In theory, the approach sounds quite simple: find a protein that cancer cells absolutely need to survive and develop an active ingredient that initiates the destruction of this protein — and the perfect cancer drug is ready.
A research team at the University of Würzburg has already proven that this approach works in principle. However, because putting it into practice is not quite as simple as it sounds, and because this would go beyond the scope of a typical research project in a university laboratory, those involved have now set about founding a company. As part of the GO-Bio initial funding program, the German Federal Ministry of Education and Research is supporting them on this path with around 500,000 euros.

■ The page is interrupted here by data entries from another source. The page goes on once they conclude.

==> src/rtl/bus_fabric_pkg.sv <==
// Shared definitions for the CPU-to-slave bus fabric: FSM state type,
// default memory map and the read data returned on an error response.
package bus_fabric_pkg;

   typedef enum logic [1:0] {
      IDLE   = 2'd0,
      ACCESS = 2'd1,
      RESP   = 2'd2
   } fab_state_t;

   // Slave 0 in the least significant word
   localparam logic [95:0] DEFAULT_SLAVE_BASE = {32'h00020000, 32'h00010000, 32'h00000000};
   localparam logic [95:0] DEFAULT_SLAVE_MASK = {32'hFFFFFF00, 32'hFFFFC000, 32'hFFFF0000};
   localparam logic [31:0] DEFAULT_ERR_RDATA  = 32'hDEADBEEF;

   function automatic logic addr_match(input logic [31:0] addr,
                                       input logic [31:0] base,
                                       input logic [31:0] mask);
      return (addr & mask) == base;
   endfunction

endpackage

==> src/rtl/bus_watchdog.sv <==
// Access watchdog: counts cycles while run is high and flags the cycle in
// which the TIMEOUT_CYCLES-th run cycle occurs. TIMEOUT_CYCLES = 0 disables it.
module bus_watchdog #(
   parameter int unsigned TIMEOUT_CYCLES = 256
) (
   input  logic clk,
   input  logic rst_n,
   input  logic clear,
   input  logic run,
   output logic expired
);

   if (TIMEOUT_CYCLES == 0) begin : g_off
      logic unused_inputs;
      assign unused_inputs = &{clk, rst_n, clear, run};
      assign expired = 1'b0;
   end else begin : g_on
      localparam int unsigned CW = (TIMEOUT_CYCLES > 1) ? $clog2(TIMEOUT_CYCLES + 1) : 1;
      logic [CW-1:0] cnt;

      // expired is asserted during the last allowed cycle so that a ready
      // arriving in that same cycle still wins
      assign expired = run && (cnt == CW'(TIMEOUT_CYCLES - 1));

      // Count run cycles, cleared outside the access phase
      always_ff @(posedge clk) begin
         if (!rst_n || clear)
            cnt <= '0;
         else if (run && !expired)
            cnt <= cnt + CW'(1);
      end
   end

endmodule

==> src/rtl/bus_fabric.sv <==
// Single-master bus fabric: decodes a CPU memory request to one of
// NUM_SLAVES slaves, waits for its ready (bounded by a watchdog) and returns
// a one-cycle response. Optional error capture: define
// BUS_FABRIC_ERR_CAPTURE_EN to record the last faulting address and a
// saturating error count.
module bus_fabric
   import bus_fabric_pkg::*;
#(
   parameter int unsigned                  NUM_SLAVES     = 3,
   parameter logic [32*NUM_SLAVES-1:0]     SLAVE_BASE     = DEFAULT_SLAVE_BASE,
   parameter logic [32*NUM_SLAVES-1:0]     SLAVE_MASK     = DEFAULT_SLAVE_MASK,
   parameter int unsigned                  TIMEOUT_CYCLES = 256,
   parameter logic [31:0]                  ERR_RDATA      = DEFAULT_ERR_RDATA
) (
   input  logic                     clk,
   input  logic                     rst_n,
   input  logic                     mem_valid,
   input  logic                     mem_instr,
   input  logic [31:0]              mem_addr,
   input  logic [31:0]              mem_wdata,
   input  logic [3:0]               mem_wstrb,
   output logic                     mem_ready,
   output logic [31:0]              mem_rdata,
   output logic                     bus_err,
   output logic [NUM_SLAVES-1:0]    s_valid,
   input  logic [NUM_SLAVES-1:0]    s_ready,
   output logic [31:0]              s_addr,
   output logic [31:0]              s_wdata,
   output logic [3:0]               s_wstrb,
   input  logic [32*NUM_SLAVES-1:0] s_rdata,
   output logic [31:0]              err_addr,
   output logic [7:0]               err_count
);

   localparam int unsigned SW = (NUM_SLAVES > 1) ? $clog2(NUM_SLAVES) : 1;

   fab_state_t    state;
   logic [SW-1:0] sel_q;
   logic [SW-1:0] hit_idx;
   logic          hit;
   logic          ready_sel;
   logic          wd_expired;

   // Instruction fetches decode exactly like data accesses
   logic unused_instr;
   assign unused_instr = mem_instr;

   // Address decode; scanning upwards and stopping at the first hit gives
   // the lowest index priority on overlapping windows
   always_comb begin
      hit     = 1'b0;
      hit_idx = '0;
      for (int unsigned i = 0; i < NUM_SLAVES; i++) begin
         if (!hit && addr_match(mem_addr, SLAVE_BASE[32*i +: 32], SLAVE_MASK[32*i +: 32])) begin
            hit     = 1'b1;
            hit_idx = SW'(i);
         end
      end
   end

   assign ready_sel = s_ready[sel_q];

   bus_watchdog #(
      .TIMEOUT_CYCLES (TIMEOUT_CYCLES)
   ) u_watchdog (
      .clk     (clk),
      .rst_n   (rst_n),
      .clear   (state != ACCESS),
      .run     (state == ACCESS),
      .expired (wd_expired)
   );

   // Request/response FSM with registered slave-side and CPU-side outputs
   always_ff @(posedge clk) begin
      if (!rst_n) begin
         state     <= IDLE;
         sel_q     <= '0;
         s_valid   <= '0;
         s_addr    <= '0;
         s_wdata   <= '0;
         s_wstrb   <= '0;
         mem_ready <= 1'b0;
         mem_rdata <= '0;
         bus_err   <= 1'b0;
      end else begin
         case (state)
            IDLE: begin
               mem_ready <= 1'b0;
               bus_err   <= 1'b0;
               if (mem_valid) begin
                  s_addr  <= mem_addr;
                  s_wdata <= mem_wdata;
                  s_wstrb <= mem_wstrb;
                  if (hit) begin
                     sel_q   <= hit_idx;
                     s_valid <= NUM_SLAVES'(1) << hit_idx;
                     state   <= ACCESS;
                  end else begin
                     mem_ready <= 1'b1;
                     bus_err   <= 1'b1;
                     mem_rdata <= ERR_RDATA;
                     state     <= RESP;
                  end
               end
            end
            ACCESS: begin
               if (!mem_valid) begin
                  s_valid <= '0;
                  state   <= IDLE;
               end else if (ready_sel) begin
                  s_valid   <= '0;
                  mem_ready <= 1'b1;
                  bus_err   <= 1'b0;
                  mem_rdata <= s_rdata[32*sel_q +: 32];
                  state     <= RESP;
               end else if (wd_expired) begin
                  s_valid   <= '0;
                  mem_ready <= 1'b1;
                  bus_err   <= 1'b1;
                  mem_rdata <= ERR_RDATA;
                  state     <= RESP;
               end
            end
            RESP: begin
               mem_ready <= 1'b0;
               bus_err   <= 1'b0;
               state     <= IDLE;
            end
            default: begin
               s_valid   <= '0;
               mem_ready <= 1'b0;
               bus_err   <= 1'b0;
               state     <= IDLE;
            end
         endcase
      end
   end

`ifdef BUS_FABRIC_ERR_CAPTURE_EN
   logic        err_fire;
   logic [31:0] fault_addr;

   // Error detected on the same edge that moves the FSM into an error RESP,
   // so the captured values are visible together with mem_ready
   always_comb begin
      err_fire   = mem_valid &&
                   (((state == IDLE) && !hit) ||
                    ((state == ACCESS) && !ready_sel && wd_expired));
      fault_addr = (state == IDLE) ? mem_addr : s_addr;
   end

   // Last faulting address and saturating error count
   always_ff @(posedge clk) begin
      if (!rst_n) begin
         err_addr  <= '0;
         err_count <= '0;
      end else if (err_fire) begin
         err_addr <= fault_addr;
         if (err_count != 8'hFF)
            err_count <= err_count + 8'd1;
      end
   end
`else
   assign err_addr  = '0;
   assign err_count = '0;
`endif

endmodule
--- src/rtl/updown_counter.sv ---
// ---------------------------------------------------------------------------
// updown_counter
//
// Parametrised up/down event counter with parallel load and a choice of
// stop-at-terminal or wrap-around behaviour. A registered one-cycle `tc`
// pulse marks each terminal event. In stop mode, `done` then stays high
// until the next `go` or `rst`.
//
// Parameters
//   WIDTH    : counter width in bits (1..63)
//   MAXCOUNT : upper count bound, 1 .. 2**WIDTH-1
//   WRAP     : 0 = stop in DONE at terminal, 1 = reload start value
//
// Ports
//   clk      in   rising-edge clock
//   rst      in   asynchronous active-high reset
//   go       in   synchronous (re)start: state <- COUNT, count <- start
//   en       in   count enable (only acts in COUNT)
//   dir      in   0 = count up (0 -> MAXCOUNT), 1 = count down (MAXCOUNT -> 0)
//   load     in   synchronous parallel load of min(load_val, MAXCOUNT)
//   load_val in   value to load
//   count    out  current count, registered
//   done     out  high while in DONE (decoded from the state register)
//   tc       out  registered terminal-count pulse, one cycle wide
// ---------------------------------------------------------------------------
module updown_counter #(
    parameter int unsigned     WIDTH    = 13,
    parameter longint unsigned MAXCOUNT = (64'd1 << WIDTH) - 64'd1,
    parameter bit              WRAP     = 1'b0
) (
    input  logic             clk,
    input  logic             rst,
    input  logic             go,
    input  logic             en,
    input  logic             dir,
    input  logic             load,
    input  logic [WIDTH-1:0] load_val,
    output logic [WIDTH-1:0] count,
    output logic             done,
    output logic             tc
);

    // Elaboration-time parameter legality checks.
    if (WIDTH == 0 || WIDTH > 63) begin : g_bad_width
        $error("updown_counter: WIDTH must be in 1..63");
    end
    if (MAXCOUNT == 0 || MAXCOUNT > ((64'd1 << WIDTH) - 64'd1)) begin : g_bad_maxcount
        $error("updown_counter: MAXCOUNT must be in 1..2**WIDTH-1");
    end

    localparam logic [WIDTH-1:0] MAX_V = MAXCOUNT[WIDTH-1:0];

    typedef enum logic [1:0] {
        ST_IDLE,
        ST_COUNT,
        ST_DONE
    } state_t;

    state_t           state_q;
    state_t           state_d;
    logic [WIDTH-1:0] count_d;
    logic             tc_d;
    logic [WIDTH-1:0] start_v;
    logic [WIDTH-1:0] load_clamped;
    logic             at_term;

    // Start value depends on the direction sampled at this edge.
    assign start_v      = dir ? MAX_V : '0;
    assign load_clamped = (load_val > MAX_V) ? MAX_V : load_val;

    // A step that would leave 0..MAXCOUNT is the terminal event. The >=
    // also covers a count that somehow sits above MAXCOUNT, so the counter
    // can never walk out of range.
    assign at_term = dir ? (count == '0) : (count >= MAX_V);

    // NOTE: every signal written here gets a default first, so no path
    // leaves it unassigned and no latch is inferred.
    always_comb begin
        state_d = state_q;
        count_d = count;
        tc_d    = 1'b0;
        if (go) begin
            state_d = ST_COUNT;
            count_d = start_v;
        end else if (load) begin
            count_d = load_clamped;
        end else if (state_q == ST_COUNT && en) begin
            if (at_term) begin
                tc_d = 1'b1;
                if (WRAP) begin
                    count_d = start_v;
                end else begin
                    state_d = ST_DONE;
                end
            end else if (dir) begin
                count_d = count - WIDTH'(1);
            end else begin
                count_d = count + WIDTH'(1);
            end
        end
    end

    // NOTE: state registers use non-blocking assignments so that every
    // flop samples the pre-edge values regardless of statement order.
    always_ff @(posedge clk or posedge rst) begin
        if (rst) begin
            state_q <= ST_IDLE;
            count   <= '0;
            tc      <= 1'b0;
        end else begin
            state_q <= state_d;
            count   <= count_d;
            tc      <= tc_d;
        end
    end

    assign done = (state_q == ST_DONE);

endmodule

Clinical failure after positive results in the laboratory
“We are focusing on the so-called Aurora‑A protein — a protein kinase and a promising target in targeted cancer therapy,” explains Elmar Wolf, professor of tumor systems biology at the Department of Biochemistry and Molecular Biology at Julius Maximilians University Würzburg (JMU). Earlier studies have shown that in many tumors Aurora virtually gives the starting signal for cancer and is thus one of the main culprits in the development of leukemias and many pediatric tumors such as neuroblastomas.
It is therefore no wonder that intensive efforts are being made worldwide to find a substance that can switch off Aurora and prevent the cancer cells from multiplying unchecked. So far, however, success has been limited:
“Almost all major pharmaceutical companies have developed so-called kinase inhibitors for Aurora‑A. Almost all clinical trials with these inhibitors have not been successful.”
- Elmar Wolf
Small molecules lead the cancer trigger to the shredder
Elmar Wolf is convinced he knows the reason for this failure: “We and others have been able to show that Aurora‑A has important kinase-independent functions in cancer cells that cannot be inhibited by these inhibitors,” he says. So if you want to stop Aurora‑A, you not only have to block its kinase function, you have to make the protein disappear completely. The corresponding active ingredient is to be developed as part of the Go-Bio initial funding measure and the company to be founded.
The scientists are relying on PROTACs (proteolysis targeting chimeras). These are small molecules that bind to target proteins and feed them into the cellular degradation machinery — a kind of “shredder” inside the cell. For Aurora‑A, Wolf and his collaboration partner, Professor Stefan Knapp of Goethe University Frankfurt, developed the corresponding molecule a few years ago. JB170 — its scientific name — is one of the first molecules in the PROTAC class of substances to be produced in Germany. With numerous other PROTAC molecules in development, the teams from Würzburg and Frankfurt are among Europe’s leading academic working groups in this field.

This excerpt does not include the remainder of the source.